======== Data
File: src/design/pjtd_pkg.sv
// ----------------------------------------------------------------------------
// pjtd_pkg
// Shared types and codes of the periodic job tick divider.
// ----------------------------------------------------------------------------
package pjtd_pkg;

  localparam int DATA_W = 32;
  localparam int SLOT_W = 4;

  localparam logic KIND_ADD  = 1'b0;
  localparam logic KIND_FIRE = 1'b1;

  localparam logic STATUS_OK   = 1'b0;
  localparam logic STATUS_FULL = 1'b1;

  localparam logic ACTION_TICK = 1'b0;
  localparam logic ACTION_ADD  = 1'b1;

  typedef struct packed {
    logic [DATA_W-1:0] ratio;
    logic [DATA_W-1:0] count;
  } pjtd_entry_t;

  localparam int ENTRY_W = $bits(pjtd_entry_t);

  typedef struct packed {
    logic              start;
    logic [DATA_W-1:0] dividend;
    logic [DATA_W-1:0] divisor;
  } pjtd_div_req_t;

  typedef struct packed {
    logic              done;
    logic [DATA_W-1:0] quotient;
  } pjtd_div_rsp_t;

endpackage

File: src/design/pjtd_ram.sv
// ----------------------------------------------------------------------------
// pjtd_ram
// Generic single-write, single-read RAM with registered read data.
// ----------------------------------------------------------------------------
module pjtd_ram #(
  parameter int WIDTH = 64,
  parameter int DEPTH = 16
) (
  input  logic                                  clk,
  input  logic                                  wr_en,
  input  logic [(DEPTH > 1 ? $clog2(DEPTH) : 1)-1:0] wr_addr,
  input  logic [WIDTH-1:0]                      wr_data,
  input  logic                                  rd_en,
  input  logic [(DEPTH > 1 ? $clog2(DEPTH) : 1)-1:0] rd_addr,
  output logic [WIDTH-1:0]                      rd_data
);

  logic [WIDTH-1:0] mem [DEPTH];
  logic [WIDTH-1:0] rd_data_r;

  always_ff @(posedge clk) begin
    if (wr_en) begin
      mem[wr_addr] <= wr_data;
    end
    if (rd_en) begin
      rd_data_r <= mem[rd_addr];
    end
  end

  assign rd_data = rd_data_r;

endmodule

File: src/design/pjtd_div.sv
// ----------------------------------------------------------------------------
// pjtd_div
// Restoring divider, one quotient bit per cycle.
// ----------------------------------------------------------------------------
module pjtd_div (
  input  logic                   clk,
  input  logic                   rst_n,
  input  pjtd_pkg::pjtd_div_req_t req,
  output pjtd_pkg::pjtd_div_rsp_t rsp
);
  import pjtd_pkg::*;

  localparam int CNT_W = $clog2(DATA_W);

  logic              busy_r, busy_nxt;
  logic              done_r, done_nxt;
  logic [CNT_W-1:0]  cnt_r, cnt_nxt;
  logic [DATA_W-1:0] rem_r, rem_nxt;
  logic [DATA_W-1:0] q_r, q_nxt;
  logic [DATA_W-1:0] dvs_r, dvs_nxt;
  logic [DATA_W:0]   rem_sh;
  logic [DATA_W:0]   rem_sub;
  logic              q_bit;

  always_comb begin
    rem_sh   = {rem_r, q_r[DATA_W-1]};
    rem_sub  = rem_sh - {1'b0, dvs_r};
    q_bit    = (rem_sh >= {1'b0, dvs_r});
    busy_nxt = busy_r;
    done_nxt = 1'b0;
    cnt_nxt  = cnt_r;
    rem_nxt  = rem_r;
    q_nxt    = q_r;
    dvs_nxt  = dvs_r;
    if (req.start) begin
      busy_nxt = 1'b1;
      cnt_nxt  = '0;
      rem_nxt  = '0;
      q_nxt    = req.dividend;
      dvs_nxt  = req.divisor;
    end else if (busy_r) begin
      rem_nxt = q_bit ? rem_sub[DATA_W-1:0] : rem_sh[DATA_W-1:0];
      q_nxt   = {q_r[DATA_W-2:0], q_bit};
      cnt_nxt = cnt_r + 1'b1;
      if (cnt_r == CNT_W'(DATA_W - 1)) begin
        busy_nxt = 1'b0;
        done_nxt = 1'b1;
      end
    end
  end

  always_ff @(posedge clk) begin
    if (!rst_n) begin
      busy_r <= 1'b0;
      done_r <= 1'b0;
      cnt_r  <= '0;
    end else begin
      busy_r <= busy_nxt;
      done_r <= done_nxt;
      cnt_r  <= cnt_nxt;
    end
    rem_r <= rem_nxt;
    q_r   <= q_nxt;
    dvs_r <= dvs_nxt;
  end

  assign rsp.done     = done_r;
  assign rsp.quotient = q_r;

endmodule

File: src/design/periodic_job_tick_divider.sv
// ----------------------------------------------------------------------------
// periodic_job_tick_divider
// Table of periodic jobs driven by a base tick; adds jobs and reports firings.
//
//   channel | direction | handshake            | payload
//   in      | input     | in_valid / in_ready  | in_action, in_job_interval
//   out     | output    | out_valid / out_ready| out_kind, out_slot, out_status,
//           |           |                      | out_last
//   cfg     | input     | cfg_valid / cfg_ready| cfg_base_interval
//
// One request at a time. An add waits for the serial 32-step divider. A
// tick reads, updates and writes back each occupied slot through the table
// RAM's single read port, and a firing found while an earlier one is still
// pending passes through S_PUSH. A stalled output holds up the request.
// Reset clears the job count; no clearing pass is needed since only added
// slots are ever read.
// ----------------------------------------------------------------------------
module periodic_job_tick_divider #(
  parameter int MAX_JOBS = 16
) (
  input  logic                        clk,
  input  logic                        rst_n,
  input  logic                        in_valid,
  output logic                        in_ready,
  input  logic                        in_action,
  input  logic signed [31:0]          in_job_interval,
  output logic                        out_valid,
  input  logic                        out_ready,
  output logic                        out_kind,
  output logic [pjtd_pkg::SLOT_W-1:0] out_slot,
  output logic                        out_status,
  output logic                        out_last,
  input  logic                        cfg_valid,
  output logic                        cfg_ready,
  input  logic [31:0]                 cfg_base_interval
);
  import pjtd_pkg::*;

  localparam int AW = (MAX_JOBS > 1) ? $clog2(MAX_JOBS) : 1;
  localparam int CW = $clog2(MAX_JOBS + 1);

  localparam logic [2:0] S_IDLE = 3'd0;
  localparam logic [2:0] S_RD   = 3'd1;
  localparam logic [2:0] S_EV   = 3'd2;
  localparam logic [2:0] S_PUSH = 3'd3;
  localparam logic [2:0] S_DIV  = 3'd4;
  localparam logic [2:0] S_ACK  = 3'd5;
  localparam logic [2:0] S_FIN  = 3'd6;

  logic [2:0]        state_r, state_nxt;
  logic [CW-1:0]     job_count_r, job_count_nxt;
  logic [CW-1:0]     idx_r, idx_nxt;
  logic              pend_v_r, pend_v_nxt;
  logic [CW-1:0]     pend_slot_r, pend_slot_nxt;
  logic [CW-1:0]     ack_slot_r, ack_slot_nxt;
  logic              ack_full_r, ack_full_nxt;
  logic [DATA_W-1:0] base_r;
  logic              out_valid_r, out_valid_nxt;
  logic              out_kind_r, out_kind_nxt;
  logic [SLOT_W-1:0] out_slot_r, out_slot_nxt;
  logic              out_status_r, out_status_nxt;
  logic              out_last_r, out_last_nxt;

  logic              out_free;
  logic [DATA_W-1:0] base_eff;
  logic [DATA_W-1:0] raw;
  logic [DATA_W-1:0] interval;
  logic [DATA_W-1:0] cnt_inc;
  logic              fire;
  logic [CW-1:0]     idx_inc;

  pjtd_div_req_t     div_req;
  pjtd_div_rsp_t     div_rsp;

  logic              ram_wr_en;
  logic [AW-1:0]     ram_wr_addr;
  pjtd_entry_t       ram_wr_data;
  logic              ram_rd_en;
  logic [ENTRY_W-1:0] ram_rd_raw;
  pjtd_entry_t       rd_entry;

  pjtd_div u_div (
    .clk   (clk),
    .rst_n (rst_n),
    .req   (div_req),
    .rsp   (div_rsp)
  );

  pjtd_ram #(
    .WIDTH (ENTRY_W),
    .DEPTH (MAX_JOBS)
  ) u_ram (
    .clk     (clk),
    .wr_en   (ram_wr_en),
    .wr_addr (ram_wr_addr),
    .wr_data (ram_wr_data),
    .rd_en   (ram_rd_en),
    .rd_addr (idx_r[AW-1:0]),
    .rd_data (ram_rd_raw)
  );

  assign rd_entry  = pjtd_entry_t'(ram_rd_raw);
  assign in_ready  = (state_r == S_IDLE);
  assign cfg_ready = 1'b1;
  assign out_free  = !out_valid_r || out_ready;
  assign base_eff  = (base_r == '0) ? DATA_W'(1) : base_r;
  assign raw       = DATA_W'(in_job_interval);
  assign interval  = ((raw == '0) || raw[DATA_W-1] || (raw < base_eff)) ? base_eff : raw;
  assign cnt_inc   = rd_entry.count + 1'b1;
  assign fire      = (cnt_inc >= rd_entry.ratio);
  assign idx_inc   = idx_r + 1'b1;

  always_comb begin
    state_nxt      = state_r;
    job_count_nxt  = job_count_r;
    idx_nxt        = idx_r;
    pend_v_nxt     = pend_v_r;
    pend_slot_nxt  = pend_slot_r;
    ack_slot_nxt   = ack_slot_r;
    ack_full_nxt   = ack_full_r;
    out_valid_nxt  = out_valid_r && !out_ready;
    out_kind_nxt   = out_kind_r;
    out_slot_nxt   = out_slot_r;
    out_status_nxt = out_status_r;
    out_last_nxt   = out_last_r;
    div_req.start    = 1'b0;
    div_req.dividend = interval;
    div_req.divisor  = base_eff;
    ram_wr_en        = 1'b0;
    ram_wr_addr      = idx_r[AW-1:0];
    ram_wr_data      = '{ratio: rd_entry.ratio, count: fire ? '0 : cnt_inc};
    ram_rd_en        = 1'b0;

    case (state_r)
      S_IDLE: begin
        if (in_valid) begin
          if (in_action == ACTION_ADD) begin
            if (job_count_r >= CW'(MAX_JOBS)) begin
              ack_full_nxt = STATUS_FULL;
              ack_slot_nxt = '0;
              state_nxt    = S_ACK;
            end else begin
              ack_full_nxt  = STATUS_OK;
              div_req.start = 1'b1;
              state_nxt     = S_DIV;
            end
          end else begin
            idx_nxt   = '0;
            state_nxt = (job_count_r == '0) ? S_FIN : S_RD;
          end
        end
      end
      S_DIV: begin
        if (div_rsp.done) begin
          ram_wr_en     = 1'b1;
          ram_wr_addr   = job_count_r[AW-1:0];
          ram_wr_data   = '{ratio: div_rsp.quotient, count: '0};
          ack_slot_nxt  = job_count_r;
          job_count_nxt = job_count_r + 1'b1;
          state_nxt     = S_ACK;
        end
      end
      S_ACK: begin
        if (out_free) begin
          out_valid_nxt  = 1'b1;
          out_kind_nxt   = KIND_ADD;
          out_slot_nxt   = SLOT_W'(ack_slot_r);
          out_status_nxt = ack_full_r;
          out_last_nxt   = 1'b1;
          state_nxt      = S_IDLE;
        end
      end
      S_RD: begin
        ram_rd_en = 1'b1;
        state_nxt = S_EV;
      end
      S_EV: begin
        // write back this slot; the next read is always a different slot
        if (rd_entry.ratio != '0) begin
          ram_wr_en = 1'b1;
        end
        if ((rd_entry.ratio != '0) && fire && pend_v_r) begin
          state_nxt = S_PUSH;
        end else begin
          if ((rd_entry.ratio != '0) && fire) begin
            pend_v_nxt    = 1'b1;
            pend_slot_nxt = idx_r;
          end
          idx_nxt   = idx_inc;
          state_nxt = (idx_inc == job_count_r) ? S_FIN : S_RD;
        end
      end
      S_PUSH: begin
        if (out_free) begin
          out_valid_nxt  = 1'b1;
          out_kind_nxt   = KIND_FIRE;
          out_slot_nxt   = SLOT_W'(pend_slot_r);
          out_status_nxt = STATUS_OK;
          out_last_nxt   = 1'b0;
          pend_slot_nxt  = idx_r;
          idx_nxt        = idx_inc;
          state_nxt      = (idx_inc == job_count_r) ? S_FIN : S_RD;
        end
      end
      S_FIN: begin
        if (!pend_v_r) begin
          state_nxt = S_IDLE;
        end else if (out_free) begin
          out_valid_nxt  = 1'b1;
          out_kind_nxt   = KIND_FIRE;
          out_slot_nxt   = SLOT_W'(pend_slot_r);
          out_status_nxt = STATUS_OK;
          out_last_nxt   = 1'b1;
          pend_v_nxt     = 1'b0;
          state_nxt      = S_IDLE;
        end
      end
      default: begin
        state_nxt = S_IDLE;
      end
    endcase
  end

  always_ff @(posedge clk) begin
    if (!rst_n) begin
      state_r     <= S_IDLE;
      job_count_r <= '0;
      idx_r       <= '0;
      pend_v_r    <= 1'b0;
      out_valid_r <= 1'b0;
      base_r      <= DATA_W'(1);
    end else begin
      state_r     <= state_nxt;
      job_count_r <= job_count_nxt;
      idx_r       <= idx_nxt;
      pend_v_r    <= pend_v_nxt;
      out_valid_r <= out_valid_nxt;
      if (cfg_valid && cfg_ready) begin
        base_r <= cfg_base_interval;
      end
    end
    pend_slot_r  <= pend_slot_nxt;
    ack_slot_r   <= ack_slot_nxt;
    ack_full_r   <= ack_full_nxt;
    out_kind_r   <= out_kind_nxt;
    out_slot_r   <= out_slot_nxt;
    out_status_r <= out_status_nxt;
    out_last_r   <= out_last_nxt;
  end

  assign out_valid  = out_valid_r;
  assign out_kind   = out_kind_r;
  assign out_slot   = out_slot_r;
  assign out_status = out_status_r;
  assign out_last   = out_last_r;

endmodule

File: config.mk
export PLATFORM = sky130hd
export DESIGN_NAME = periodic_job_tick_divider
export DESIGN_NICKNAME = d
export VERILOG_FILES = /design/src/design/pjtd_pkg.sv /design/src/design/pjtd_ram.sv /design/src/design/pjtd_div.sv /design/src/design/periodic_job_tick_divider.sv
export SDC_FILE = /design/constraint.sdc
export NUM_CORES = 2
export LEC_CHECK = 0
export ABC_AREA = 1
export BUFFER_PORTS_ARGS = -buffer_cell sky130_fd_sc_hd__buf_2
export CORE_MARGIN = 1
export CORE_UTILIZATION = 60
export CTS_CLUSTER_DIAMETER = 30
export DETAILED_ROUTE_END_ITERATION = 10
export PLACE_DENSITY_LB_ADDON = 0.05
export SLEW_MARGIN = 5
export SYNTH_ARGS = -nofsm -noshare
export SYNTH_HDL_FRONTEND = slang
export SYNTH_SLANG_ARGS = --single-unit
export TNS_END_PERCENT = 30
File: constraint.sdc
create_clock -name clk -period 9.6 [get_ports clk]
set_input_delay 0 -clock clk [delete_from_list [all_inputs] [get_ports clk]]
set_output_delay 0 -clock clk [all_outputs]
set_load 0.02 [all_outputs]
==> flow_summary.yaml <==
run_status:
  outcome: "completed"
clock_tree:
  cts-root-buf: "clkbuf_16"
  clk_path_buf_depth: 3
  cts-htree-levels: 4
  clk_pin_slew_worst_paths_ns: 0.05
  cts_setup_buffers: 0
  insertion_delay_ns: 0.80
  numCtsBuffers: 222
  tritoncts: "done"
  cts.sinks: 1254
  cts_resized: 0
die:
  fp-row-count: 109
  dieArea_mm2: 0.0902
  core_area_mm2: 0.0882
  ios: 80
  die_x_um: 300
  die_y_um: 300
  start_util_pct: 60.5
global_route:
  grt_pass1_wl_mm: 222
  grt_pass1_vias: 36900
  grt_antenna_before_repair: 0
  overflow: 0
  grt_usage_pct: 32.8
  grt_max_degree: 210
yosys:
  avgSynthCellArea_um2: 11.8
  synth_edf_count: 1168
  yosys-top-cells-count: "edfxtp_1, nor2_1, o21ai_0"
  ys_ff_latch: 1254
  yosysSeqAreaShare_pct: 68.9
  ys_types: 55
  synth.net_count: 4707
  synth_top_area_cell: "edfxtp_1"
  synth.cell_area_mm2: 0.0534
  synthMostInstantiatedCell: "edfxtp_1"
  synthArstFlopShare_pct: 0
  synth_flop_cell: "edfxtp_1"
  ys_warn_count: 0
  netlist_instances: 4535
  synthTopCellsByArea: "edfxtp_1, o21ai_0, nor2_1"
  yosysTopAreaCellShare_pct: 65.7
placed_design:
  place.gp.congestion: 0.939
  place_area_mm2: 0.0548
  place_ws_ns: 4.27
  hpwl_mm: 77.0
  port_buffers: 78
hold_path:
  hold_path_startpoint: "in_job_interval[31]"
  min_delay_path_depth: 6
  hold_class: "input pin to register"
  min_to: "u_div.q_r[12]$_DFFE_PP_"
sta:
  finalMaxSlewViolations: 0
  tightest_slew_ns: 1.31
  period_minus_slack_ns: 5.67
  finalWorstSetupSlack_ns: 3.93
  timing.fmax_ghz: 0.176
  hold_viol: 0
  skew_ns: 0.0409
  tns_ns: 0
  rsz0062_at_grt: "false"
  max-slew-margin-rel_pct: 12.2
  setup-violations-final: 0
  min_period_over_period_pct: 59.1
pwr:
  peakVddDrop_uv: 367
  p_leak_uw: 0.0228
  powerDensity_mw_per_mm2: 324
cells_and_area:
  area_growth_pct: 19.8
  fin_area_mm2: 0.0640
  drive_gt1_share_pct: 12.0
  nets: 4919
  fillers: 5924
  regArea_mm2: 0.0368
  multiInputGateArea_mm2: 0.0145
setup_path:
  rrSetupSlack_ns: 3.93
  critPathLaunchType: "register"
  worstPathRequired_ns: 10.03
  r2r_cells: 25
  critPathKind: "register to register"
  r2r_start: "u_ram.rd_data[0]$_DFFE_PP_"
  crit_path_end_kind: "register"
  arrival_ns: 6.10
  crit_fanout: 19
  rr_endpoint: "u_ram.mem[11][6]$_DFFE_PP_"
routing:
  antenna_left: 0
  drcViolationCount: 0
  wl_per_cell_um: 24.1
  via_per_inst: 6.15
  via_count: 37600
  drt_iter0_drc: 4204
  wl_mm: 147
  dr.pass1.iters: 5
job:
  maxCapViolCount: 0
-- cell families (layout without fill, tap and decap cells) --
| kind of cell | after synthesis | after routing | share of synthesized area, % |
|---|---|---|---|
| flops | 1254 | 1254 | 68.9 |
| other cells | 1 | 2 | 0.00703 |
| compound gates | 1109 | 1109 | 12.5 |
| buf+inv | 579 | 988 | 4.16 |
| fa+ha+maj | 102 | 102 | 2.40 |
| simple gates | 1435 | 1435 | 11.1 |
| xor+xnor | 55 | 55 | 0.902 |
-- worst max-delay path by stage --
stage,start,endpoint,slack (ns)
after global routing,u_ram.rd_data[0]$_DFFE_PP_,u_ram.mem[4][6]$_DFFE_PP_,3.65
after floorplan,state_r[2]$_SDFFE_PN0P_,state_r[1]$_SDFFE_PN0P_,4.02
after detailed placement,u_ram.rd_data[0]$_DFFE_PP_,u_ram.mem[0][6]$_DFFE_PP_,4.27
final,u_ram.rd_data[0]$_DFFE_PP_,u_ram.mem[11][6]$_DFFE_PP_,3.93
after CTS,u_ram.rd_data[0]$_DFFE_PP_,u_ram.mem[0][6]$_DFFE_PP_,4.11
after global placement,u_ram.rd_data[0]$_DFFE_PP_,u_ram.mem[5][16]$_DFFE_PP_,4.32
-- through the flow --
step | total power [uW] | instances | util, % | hold WS (ns)
floorplan | 10900 | 4535 | - | 0.111
global placement | 12600 | 5554 | 62.1 | 0.278
detailed placement | 12700 | 5554 | 62.1 | 0.285
CTS | 20700 | 6109 | 72.5 | 0.00673
global route | 21600 | 6109 | 72.5 | 0.0644
finish | 20800 | 6110 | 72.5 | 0.0404
-- sequential cells by signal, summed over array words and instances (netlist names), 3 cells and up --
signal,count
base_r,32
pend_slot_r,4
state_r,3
u_ram.rd_data,64
out_slot,4
idx_r,5
u_div.cnt_r,5
u_div.q_r,32
ack_slot_r,4
u_div.rem_r,32
u_ram.mem,1024
u_div.dvs_r,32
job_count_r,5
-- placed cells by master, fill, tap and decap left out, types with 5 or more instances in the layout --
cell type,count
edfxtp_1,1168
nor2_1,662
o21ai_0,611
nand2_1,427
inv_1,269
nand3_1,231
clkbuf_16,224
o221ai_1,210
dlygate4sd3_1,134
a21oi_1,111
ha_1,101
dfxtp_1,82
buf_2,78
buf_4,72
o211ai_1,53
o22ai_1,49
clkinv_2,38
clkinvlp_4,38
xor2_1,35
nand4_1,32
bufinv_16,32
o21ai_1,31
clkinv_1,26
inv_6,25
nor3_1,24
xnor2_1,20
nor2_4,18
nor4_1,13
clkbuf_1,13
clkinv_4,13
inv_16,8
nor2_2,7
a21o_1,7
inv_2,6
a211oi_1,6
nand3b_1,5
o21a_1,5
a31oi_1,5
o21bai_1,5
-- layer usage --
metal / GRT usage (%) / wire (um) / vias up
li1: - / - / 17100
met1: 45.3 / 60200 / 18300
met2: 51.9 / 69700 / 1799
met3: 5.72 / 12400 / 377
met4: 13.5 / 4900 / 0
met5: 0 / 0 / -
-- critical path: stages, from the launching register on --
cell      delay, ns
edfxtp_1       0.40
ha_1           0.19
nand2_1        0.06
inv_2          0.10
nand2_2        0.09
nor2_2         0.12
inv_2          0.05
nor4_2         0.16
nand3b_1       0.20
nor2_2         0.19
nand2_1        0.12
nor2_1         0.14
nand3_1        0.14
nor2_2         0.18
nand2_1        0.09
xor2_1         0.20
inv_1          0.07
ha_1           0.27
nand2_1        0.10
inv_1          0.09
nand4_1        0.09
o211ai_1       0.09
a21oi_1        0.18
nand3_1        0.60
buf_4          0.52
nor2_1         0.84
-- area by class of cell --
class                      instances  share of cell area, %
timing repair buffer             286                   3.62
tap                             1165                   2.28
multi-input combinational       2702                   22.7
inverter                         281                   1.68
clock inverter                   182                   3.28
antenna                            1                0.00391
sequential                      1254                   57.6
clock buffer                     239                   8.88
-- timing repair --
| item | in CTS | in global routing |
|---|---|---|
| setup endpoints to repair | 0 | 0 |
| hold buffers | 134 | 0 |
| endpoints found under the hold margin | 98 | 0 |
-- where the power goes --
group	switching (uW)	total [uW]	leakage, uW	internal, uW
registers	245	7150	0.0113	6900
clock network	2820	8010	0.00371	5190
logic	4050	5590	0.00780	1540
Note: power is estimated with default switching activity, not from simulation.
================
**Exercise goal**
Whenever a line includes the word "sequential", pull it out of the entries.

**Response below**
-- sequential cells by signal, summed over array words and instances (netlist names), 3 cells and up --
sequential                      1254                   57.6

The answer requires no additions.